October 5, 2012

Brave new omni-channel retail world

Philip Clarke, Tesco International CEO (photo: Mark Mackenzie)
Tesco CEO Philip Clarke: “The online and offline retail experience needs to be like a bespoke, handmade suit”
At this September’s World Retail Congress in London, one subject seemed to dominate top British retailer minds: online.

This is hardly surprising in a country where ecommerce has a world-leading retail share of 9 per cent which could increase to 25 per cent by 2020. But how are still essentially store-based retailers coping with the challenge?

Whether Tesco, Marks & Spencer or John Lewis Partnership, many UK retailers intend to ramp up their digital offers while integrating them more fully into their physical store bases.

Becoming a truly multichannel retailer, however, is easier said than done on a home market in the grip of a double-dip recession. Increasingly digital-savvy consumers are ruthlessly comparing prices via mySupermarket etc., and half the clicks on Tesco.com are price comparisons. 

The looming spectre of Amazon

CBI president Sir Roger Carr sums the situation up perfectly: “Customers prefer to pay down debt rather than consume, and young people sport top brand names on their trainers but have no hope of a job.”

This horror scenario for physical retailers is completed by the looming spectre of Amazon. The world’s largest internet retailer has quadrupled revenues in only five years, and some pundits believe that it could outgrow Walmart by 2022.

The Seattle-based giant is certainly taking money out of a flat business by widening its merchandise categories and international penetration.

Winner John Lewis

The sum of these pressures inevitably creates winners and losers. Sales at John Lewis, whose online activities (home delivery, click & collect etc.) now contribute over a quarter of consolidated annual revenues, grew 9 per cent last year.

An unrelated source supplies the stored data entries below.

===== src/sv/esr_pkg.sv =====
// Shared types and constants for the EMA smoothing and rescale block.
// Used by esr_div and ema_smooth_and_rescale; depends on nothing else.
package esr_pkg;

	localparam int SAMPLE_BITS_DEF = 16;
	localparam int DATA_W          = 16;
	localparam int ALPHA_W         = 17;
	localparam int ACC_W           = 32;
	localparam int FRAC_W          = 16;
	localparam int PROD_W          = ALPHA_W + ACC_W;
	localparam int MAG_W           = PROD_W - FRAC_W + 1;
	localparam int NEXT_W          = ACC_W + 2;
	localparam int CFG_IDX_W       = 2;

	// Divider retires two quotient bits per cycle
	localparam int DIV_BITS_PER_CYC = 2;
	localparam int DIV_ITER         = ACC_W / DIV_BITS_PER_CYC;
	localparam int DIV_CNT_W        = $clog2(DIV_ITER);

	typedef enum logic [CFG_IDX_W-1:0] {
		REG_ALPHA      = 2'd0,
		REG_ANALOG_MAX = 2'd1,
		REG_MAX_OUTPUT = 2'd2,
		REG_ENABLE     = 2'd3
	} reg_idx_t;

	typedef struct packed {
		logic              start;
		logic [ACC_W-1:0]  num;
		logic [DATA_W-1:0] den;
	} div_req_t;

	typedef struct packed {
		logic              done;
		logic [DATA_W-1:0] quo;
	} div_rsp_t;

endpackage


===== src/sv/esr_div.sv =====
// Iterative restoring divider: 32-bit dividend by 16-bit divisor, 2 bits per cycle.
// Returns the low 16 quotient bits. Depends on esr_pkg.
module esr_div
	import esr_pkg::*;
(
	input  logic     clk,
	input  logic     arst_n,
	input  div_req_t req,
	output div_rsp_t rsp
);

	logic                 busy_q;
	logic                 done_q;
	logic [DIV_CNT_W-1:0] cnt_q;
	logic [ACC_W-1:0]     num_q;
	logic [DATA_W-1:0]    rem_q;
	logic [DATA_W-1:0]    den_q;

	logic [DATA_W:0]   r1, r2;
	logic              ge1, ge2;
	logic [DATA_W-1:0] rem1, rem2;

	always_comb begin
		r1   = {rem_q, num_q[ACC_W-1]};
		ge1  = r1 >= {1'b0, den_q};
		rem1 = ge1 ? DATA_W'(r1 - {1'b0, den_q}) : r1[DATA_W-1:0];
		r2   = {rem1, num_q[ACC_W-2]};
		ge2  = r2 >= {1'b0, den_q};
		rem2 = ge2 ? DATA_W'(r2 - {1'b0, den_q}) : r2[DATA_W-1:0];
	end

	always_ff @(posedge clk or negedge arst_n) begin
		if (!arst_n) begin
			busy_q <= 1'b0;
			done_q <= 1'b0;
			cnt_q  <= '0;
		end else begin
			done_q <= busy_q && !req.start && (cnt_q == DIV_CNT_W'(DIV_ITER - 1));
			if (req.start) begin
				busy_q <= 1'b1;
				cnt_q  <= '0;
			end else if (busy_q) begin
				cnt_q <= cnt_q + 1'b1;
				if (cnt_q == DIV_CNT_W'(DIV_ITER - 1)) begin
					busy_q <= 1'b0;
				end
			end
		end
	end

	// Quotient bits shift into the low end as dividend bits leave the top
	always_ff @(posedge clk) begin
		if (req.start) begin
			num_q <= req.num;
			den_q <= req.den;
			rem_q <= '0;
		end else if (busy_q) begin
			num_q <= {num_q[ACC_W-3:0], ge1, ge2};
			rem_q <= rem2;
		end
	end

	assign rsp.done = done_q;
	assign rsp.quo  = num_q[DATA_W-1:0];

endmodule


===== src/sv/ema_smooth_and_rescale.sv =====
// Top level: Q16.16 exponential moving average with a rounded rescale to 0..max_output.
// Sequencer, shared 17x32 multiplier and config registers; uses esr_pkg and esr_div.
//
//  channel | dir | handshake              | payload
//  s_*     | in  | s_tvalid / s_tready    | s_tdata[15:0] raw_sample
//  m_*     | out | m_tvalid / m_tready    | m_tdata scaled/smoothed, m_tuser value_changed
//  cfg_*   | in  | cfg_valid / cfg_ready  | cfg_index, cfg_data (register write)
//
// Disabled, a sample goes straight to output; enabled, it runs the difference,
// multiply, magnitude, accumulate and smooth steps, and the rescale and divider
// only when the rounded value changes. The multiplier is reused for the EMA step and rescale.
// Reset is asynchronous, active low; all config returns to its defaults.
// The result waits in an output register, so a stalled m_tready only holds
// the sequencer at its final step. cfg_ready is always high.
module ema_smooth_and_rescale
	import esr_pkg::*;
#(
	parameter int SAMPLE_BITS = SAMPLE_BITS_DEF
) (
	input  logic                 clk,
	input  logic                 arst_n,
	input  logic                 s_tvalid,
	output logic                 s_tready,
	input  logic [DATA_W-1:0]    s_tdata,   // [15:0] raw_sample
	output logic                 m_tvalid,
	input  logic                 m_tready,
	output logic [2*DATA_W-1:0]  m_tdata,   // [15:0] scaled_value, [31:16] smoothed_value
	output logic                 m_tuser,   // [0] value_changed
	input  logic                 cfg_valid,
	output logic                 cfg_ready,
	input  logic [CFG_IDX_W-1:0] cfg_index,
	input  logic [ALPHA_W-1:0]   cfg_data
);

	typedef enum logic [9:0] {
		ST_IDLE = 10'b0000000001,
		ST_DIF  = 10'b0000000010,
		ST_MUL  = 10'b0000000100,
		ST_MAG  = 10'b0000001000,
		ST_ACC  = 10'b0000010000,
		ST_SMO  = 10'b0000100000,
		ST_SCL  = 10'b0001000000,
		ST_DST  = 10'b0010000000,
		ST_DIV  = 10'b0100000000,
		ST_OUT  = 10'b1000000000
	} state_t;

	state_t state_q;

	logic [ALPHA_W-1:0] alpha_q;
	logic [DATA_W-1:0]  amax_q;
	logic [DATA_W-1:0]  maxout_q;
	logic               enable_q;

	logic [ACC_W-1:0]  acc_q;
	logic              seeded_q;
	logic [DATA_W-1:0] last_smoothed_q;
	logic [DATA_W-1:0] last_scaled_q;
	logic              changed_q;

	logic                   m_tvalid_q;
	logic [2*DATA_W-1:0]    m_tdata_q;
	logic                   m_tuser_q;

	logic [SAMPLE_BITS-1:0] raw_q;
	logic [ACC_W-1:0]       diff_q;
	logic                   up_q;
	logic [PROD_W-1:0]      prod_q;
	logic [MAG_W-1:0]       mag_q;
	logic [DATA_W-1:0]      sm_q;

	logic                 accept;
	logic [ACC_W-1:0]     raw_w;
	logic [ACC_W-1:0]     seed_w;
	logic [ACC_W-1:0]     limit_w;
	logic [ALPHA_W-1:0]   mul_a;
	logic [ACC_W-1:0]     mul_b;
	logic [PROD_W-1:0]    mul_p;
	logic [PROD_W:0]      prod_rnd;
	logic [NEXT_W-1:0]    next_w;
	logic [ACC_W-1:0]     acc_next;
	logic [ACC_W:0]       sm_sum;
	logic [DATA_W-1:0]    sm_w;
	logic                 out_free;
	div_req_t             div_req;
	div_rsp_t             div_rsp;

	assign accept    = s_tvalid && s_tready;
	assign s_tready  = (state_q == ST_IDLE);
	assign cfg_ready = 1'b1;
	assign out_free  = !m_tvalid_q || m_tready;

	assign raw_w   = ACC_W'(raw_q) << FRAC_W;
	assign seed_w  = ACC_W'(s_tdata[SAMPLE_BITS-1:0]) << FRAC_W;
	assign limit_w = {amax_q, {FRAC_W{1'b0}}};

	// Shared multiplier: EMA step first, rescale product later
	always_comb begin
		if (state_q == ST_MUL) begin
			mul_a = alpha_q;
			mul_b = diff_q;
		end else begin
			mul_a = ALPHA_W'(sm_q);
			mul_b = ACC_W'(maxout_q);
		end
		mul_p = PROD_W'(mul_a) * PROD_W'(mul_b);
	end

	// Round the downward step away from zero so the average settles
	assign prod_rnd = {1'b0, prod_q} + (PROD_W+1)'((1 << FRAC_W) - 1);

	always_comb begin
		if (up_q) begin
			next_w = NEXT_W'(acc_q) + NEXT_W'(mag_q);
		end else if (NEXT_W'(mag_q) > NEXT_W'(acc_q)) begin
			next_w = '0;
		end else begin
			next_w = NEXT_W'(acc_q) - NEXT_W'(mag_q);
		end
		acc_next = (next_w > NEXT_W'(limit_w)) ? limit_w : next_w[ACC_W-1:0];
	end

	assign sm_sum = {1'b0, acc_q} + (ACC_W+1)'(1 << (FRAC_W-1));
	assign sm_w   = sm_sum[ACC_W-1:FRAC_W];

	assign div_req.start = (state_q == ST_DST);
	assign div_req.num   = prod_q[ACC_W-1:0] + ACC_W'(amax_q >> 1);
	assign div_req.den   = amax_q;

	esr_div u_div (
		.clk    (clk),
		.arst_n (arst_n),
		.req    (div_req),
		.rsp    (div_rsp)
	);

	always_ff @(posedge clk or negedge arst_n) begin
		if (!arst_n) begin
			state_q         <= ST_IDLE;
			alpha_q         <= ALPHA_W'(65536);
			amax_q          <= DATA_W'(1023);
			maxout_q        <= DATA_W'(1023);
			enable_q        <= 1'b1;
			acc_q           <= '0;
			seeded_q        <= 1'b0;
			last_smoothed_q <= '0;
			last_scaled_q   <= '0;
			changed_q       <= 1'b0;
			m_tvalid_q      <= 1'b0;
		end else begin
			if (cfg_valid && cfg_ready) begin
				case (cfg_index)
					REG_ALPHA:      alpha_q <= cfg_data;
					REG_ANALOG_MAX: begin
						// drop a zero divisor, keep the old one
						if (cfg_data[DATA_W-1:0] != '0) amax_q <= cfg_data[DATA_W-1:0];
					end
					REG_MAX_OUTPUT: maxout_q <= cfg_data[DATA_W-1:0];
					REG_ENABLE:     enable_q <= cfg_data[0];
					default: ;
				endcase
			end

			if (state_q == ST_OUT && out_free) m_tvalid_q <= 1'b1;
			else if (m_tvalid_q && m_tready) m_tvalid_q <= 1'b0;

			case (state_q)
				ST_IDLE: begin
					if (accept) begin
						changed_q <= 1'b0;
						seeded_q  <= 1'b1;
						if (!seeded_q) acc_q <= seed_w;
						state_q <= enable_q ? ST_DIF : ST_OUT;
					end
				end
				ST_DIF: state_q <= ST_MUL;
				ST_MUL: state_q <= ST_MAG;
				ST_MAG: state_q <= ST_ACC;
				ST_ACC: begin
					acc_q   <= acc_next;
					state_q <= ST_SMO;
				end
				ST_SMO: begin
					state_q <= (sm_w != last_smoothed_q) ? ST_SCL : ST_OUT;
				end
				ST_SCL: state_q <= ST_DST;
				ST_DST: state_q <= ST_DIV;
				ST_DIV: begin
					if (div_rsp.done) begin
						last_smoothed_q <= sm_q;
						if (div_rsp.quo != last_scaled_q) begin
							last_scaled_q <= div_rsp.quo;
							changed_q     <= 1'b1;
						end
						state_q <= ST_OUT;
					end
				end
				ST_OUT: begin
					if (out_free) begin
						state_q <= ST_IDLE;
					end
				end
				default: state_q <= ST_IDLE;
			endcase
		end
	end

	always_ff @(posedge clk) begin
		if (accept) raw_q <= s_tdata[SAMPLE_BITS-1:0];
		if (state_q == ST_DIF) begin
			up_q   <= raw_w >= acc_q;
			diff_q <= (raw_w >= acc_q) ? raw_w - acc_q : acc_q - raw_w;
		end
		if (state_q == ST_MUL || state_q == ST_SCL) prod_q <= mul_p;
		if (state_q == ST_MAG) begin
			mag_q <= up_q ? MAG_W'(prod_q[PROD_W-1:FRAC_W]) : prod_rnd[PROD_W:FRAC_W];
		end
		if (state_q == ST_SMO) sm_q <= sm_w;
		if (state_q == ST_OUT && out_free) begin
			m_tdata_q <= {last_smoothed_q, last_scaled_q};
			m_tuser_q <= changed_q;
		end
	end

	assign m_tvalid = m_tvalid_q;
	assign m_tdata  = m_tdata_q;
	assign m_tuser  = m_tuser_q;

	// A new sample never enters back to back with the previous one
	a_no_back_to_back: assert property (@(posedge clk) disable iff (!arst_n)
		accept |=> !s_tready)
		else $error("sample accepted while sequencer busy");

	// The accumulator update lands within the clamp bound unless analog_max is written in the same cycle
	a_acc_clamped: assert property (@(posedge clk) disable iff (!arst_n)
		(state_q == ST_ACC && !(cfg_valid && cfg_index == REG_ANALOG_MAX))
		|=> acc_q <= {amax_q, {FRAC_W{1'b0}}})
		else $error("accumulator above analog_max bound");

	// Divider results only arrive while the sequencer waits for them
	a_div_done_in_wait: assert property (@(posedge clk) disable iff (!arst_n)
		div_rsp.done |-> state_q == ST_DIV)
		else $error("divider finished outside its wait state");

endmodule


===== config.mk =====
export PLATFORM = sky130hd
export DESIGN_NAME = ema_smooth_and_rescale
export DESIGN_NICKNAME = d
export VERILOG_FILES = /design/src/sv/esr_pkg.sv /design/src/sv/esr_div.sv /design/src/sv/ema_smooth_and_rescale.sv
export SDC_FILE = /design/constraint.sdc
export NUM_CORES = 2
export LEC_CHECK = 0
export ABC_AREA = 1
export BUFFER_PORTS_ARGS = -buffer_cell sky130_fd_sc_hd__clkbuf_2
export CORE_ASPECT_RATIO = 0.6
export CORE_UTILIZATION = 40
export CTS_CLUSTER_DIAMETER = 80
export CTS_CLUSTER_SIZE = 10
export DETAILED_ROUTE_END_ITERATION = 8
export PLACE_DENSITY = 0.57
export RECOVER_POWER = 100
export SLEW_MARGIN = 20
export SYNTH_ARGS = -nofsm -noshare
export SYNTH_HDL_FRONTEND = slang
export SYNTH_SLANG_ARGS = --single-unit

===== constraint.sdc =====
create_clock -name clk -period 9.4 [get_ports clk]
set_input_delay 0.94 -clock clk [delete_from_list [all_inputs] [get_ports clk]]
set_output_delay 0.94 -clock clk [all_outputs]
set_load 0.02 [all_outputs]

==> summary.md <==
| Metric | Value |
|---|---|
| Outcome | `finished, violations left` |
| Failing checks | `capacitance limit, slew limit` |
| Worst slack at placement | `0.477 ns` |
| GP Congestion | `1.01` |
| Port bufs | `74` |
| Dpl hpwl | `121000 µm` |
| Synth Cell Area | `41800 µm²` |
| Final setup fails | `0` |
| Remaining Overflow, GRT | `0` |
| Max-cap violations | `14` |
| Minimum clock period | `8.92 ns` |
| Post-route DRC | `0` |
| Starting DRC count in detailed routing | `4410` |
| Die ar. | `106000 µm²` |
| Hold Crit Class | `flop to flop` |
| Syn avg cell area | `7.95 µm²` |
| Via density | `5.25` |
| DR vias | `35544` |
| Gr usage total | `0.275` |
| RSZ-0062 raised after global routing | `no` |
| Largest stage delay on the critical path | `0.91 ns` |
| Share of post-route cells with drive strength above 1 | `0.0409` |
| Post-CTS Hold Buffers | `0` |
| Post-synthesis register bit count | `378` |
| Worst-path clk slew | `0.06 ns` |
| Min-delay src | `changed_q` |
| H-tree levels | `2` |
| Global-route wire length before repair | `218000 µm` |
| Pre-antenna DRT Iters | `6` |
| Post-CTS Setup Inserts | `0` |
| Num CTS Buffers | `45` |
| Pins over their slew limit | `496` |
| Final Non-Filler Cells | `6774` |
| Internal | `6.32 mW` |
| Core ar. | `103000 µm²` |
| Final worst setup slack | `0.477 ns` |
| Nets@finish | `6119` |
| CP Data Required Time | `9.71 ns` |
| Hold_ws | `0.469 ns` |
| Final ANT Viol Nets | `0` |
| Row count | `91` |
| Hold depth | `0` |
| P_leak | `22.1 nW` |
| Die extent in x | `419 µm` |
| Post-synthesis net count | `6038` |
| Psw | `7.24 mW` |
| Slowest CP cell | `a21oi_1` |
| Hold Path End | `m_tuser` |
| Sequential fraction of the synthesis area | `0.252` |
| Fillers | `10604` |
| Placed cells | `6687` |
| Commonest non-fill, non-tap cells in the layout | `1124 x inv_1, 1123 x nand2_1, 536 x nor2_1` |
| Effective utilization at floorplan | `0.405` |
| Kind of critical path | `flop to flop` |
| Worst slew margin | `-1.59` |
| Main synth FF type | `edfxtp_1` |
| YS warnings | `0` |
| Mapped Cells | `5260` |
| PwrDens | `300 nW/µm²` |
| Share of power burned in registers | `0.192` |
| CTS tree | `done` |
| CP Max Fanout | `26` |
| Final wirelength | `145000 µm` |
| Count of cell types in the netlist | `60` |
| Clock Path Buffers | `3` |
| Clock skew | `0.0604 ns` |
| RR Endpoint | `prod_q[45]` |
| Worst flop-to-flop path startpoint | `state_q[5]` |
| Clock tree sinks | `378` |
| Cell mode on critical path | `inv_1` |
| Asr flop ratio synth | `0.352` |
| Final period util | `0.949` |
| CTS Root Cell | `clkbuf_16` |
| Gates resized, CTS repair | `0` |
| Post-synth EDFFs | `229` |
| I/O pin cnt | `76` |
| CP startpoint kind | `flop` |
| Switch share | `0.534` |
| Peak Freq | `0.112 GHz` |
| Initial antenna violation count | `5` |
| Leading cell type in the layout, fill and taps excluded | `inv_1` |
| Clock network fraction of total power | `0.123` |
| Reg2reg path depth | `30` |
| Setup crit end kind | `flop` |
| Fin. Hold Viols | `0` |
| Worst-Margin Slew | `3.88 ns` |
| Total power draw | `13.6 mW` |
| Layout area overhead | `8.24%` |
| Setup TNS Final | `0 ns` |
| Combinational power share | `0.684` |
| Largest net degree at the start of global routing | `72` |
| Worst VDD drop | `0.554 mV` |
| Arr. time, crit path | `9.23 ns` |
| Clock Latency Late Sink | `0.62 ns` |
| Die Y | `252 µm` |
| Vias in the first global route | `33475` |
| WL per Instance | `21.4 µm` |
| Slack of the worst reg-to-reg path | `0.48 ns` |
registers in the layout, indices dropped and copies added, names as in the netlist, 17 cells and up:
register and cells:
mag_q 34, u_div.num_q 32, m_tdata 32, diff_q 32
alpha_q 17, prod_q 49, acc_q 32
cell type report:
type	instances	area, µm²	area share
Sequential cell	378	10600	0.233
Inverter	1134	4260	0.0941
Clock buffer	77	1250	0.0275
Tap cell	1395	1750	0.0386
Timing Repair Buffer	167	921	0.0204
Antenna cell	1	2.50	0.0000553
Multi-Input combinational cell	3615	26400	0.584
Clock inverter	7	108	0.00238
synthesized netlist by cell type (all sizes together), types with 17 or more instances:
cell type  count  share of area
a21oi        266          0.033
a31oi         26         0.0039
buf           44         0.0055
clkbuf        89         0.0080
dfrtp        110          0.066
dfstp         23          0.014
edfxtp       229           0.16
fa           455           0.22
ha           283          0.085
inv         1128           0.10
mux2          20         0.0054
nand2       1130           0.10
nand3        187          0.023
nand4         49         0.0073
nor2         539          0.049
nor3          57         0.0073
nor4          17         0.0025
o21ai        248          0.030
o22ai         20         0.0030
xnor2         70          0.015
xor2         135          0.028
power groups by stage:
stage	sequential [mW]	combinational, mW	clock (mW)
2_1_floorplan	2.49	6.40	0
3_5_place_dp	2.63	9.07	0
5_1_grt	2.62	10.4	1.76
4_1_cts	2.60	9.16	1.70
6_report	2.61	9.28	1.67
3_3_place_gp	2.63	9.13	0
critical path, delay by kind of cell, from the launching register on:
kind | cells | cell delay, ns
adder cells (fa/ha/maj) | 7 | 3.23
AO/OA/AOI/OAI | 6 | 2.59
buffers and inverters | 8 | 1.13
AND/OR/NAND/NOR | 8 | 1.07
flip-flops | 1 | 0.40
XOR/XNOR | 1 | 0.17
worst max path at each step:
| stage | from | end | slack (ns) | cells past startpoint |
|---|---|---|---|---|
| 6_report | state_q[5] | prod_q[45] | 0.48 | 30 |
| 5_1_grt | state_q[6] | prod_q[43] | 0.06 | 35 |
| 4_1_cts | state_q[6] | prod_q[44] | 0.42 | 34 |
| 3_5_place_dp | state_q[6] | prod_q[44] | 0.48 | 34 |
| 3_3_place_gp | state_q[6] | prod_q[44] | 0.61 | 36 |
| 2_1_floorplan | state_q[6] | prod_q[43] | 2.14 | 32 |
stage by stage:
step                cell area, µm²   util
finish                       45300  0.439
global route                 45200  0.439
CTS                          45500  0.441
detailed placement           44100  0.428
global placement             44100  0.428
floorplan                    41800      -
layer usage:
layer / track usage / wire (µm) / up-vias
met5: 0 / 0 / -
met4: 0.0510 / 2840 / 0
met3: 0.0688 / 16200 / 144
met2: 0.362 / 55300 / 1650
met1: 0.444 / 70800 / 17310
li1: - / - / 16440
kinds of logic (layout without fill, tap and decap cells):
logic type / count (synthesis) / in the layout / synth area share
flip-flops: 378 / 378 / 0.252
other: 1 / 2 / 0.0000897
AND/OR/NAND/NOR: 2006 / 2006 / 0.195
XOR/XNOR: 205 / 205 / 0.0429
multiplexers: 20 / 20 / 0.00539
AO/OA/AOI/OAI: 645 / 645 / 0.0861
adder cells (fa/ha/maj): 738 / 738 / 0.303
buffers and inverters: 1267 / 1385 / 0.115
No activity file was read; power rests on OpenSTA's default activity.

The London-based company has invested heavily in its cross-channel offer throughout the downturn. The result: a solid and trustworthy retail brand is now viewed as innovative and cutting edge even by young consumers.

According to Chairman Charlie Mayfield a further £450m have been earmarked for multi-channel investment across the partnership this year.

Tesco calls an end to the space race

Meanwhile, Tesco, which issued its first profit warning in 20 years this spring, and Marks & Spencer, whose revenues have continued to decline since the 2011/12 March results, still hope that high tech will reboot flagging sales in the UK.

Tesco has little choice. “Food shopping online is all the growth we have in our core food business in the UK,” admits CEO Philip Clarke.

Thus, the UK’s largest retailer by sales aims to double online revenues (2011/12: £2.8m) within the next five years. Tesco.com will be extended to Bangkok, Shanghai, Malaysia, and Budapest “very soon”. The multiple will also continue to open click & collect points in its stores (currently 1,000, including 70 for food).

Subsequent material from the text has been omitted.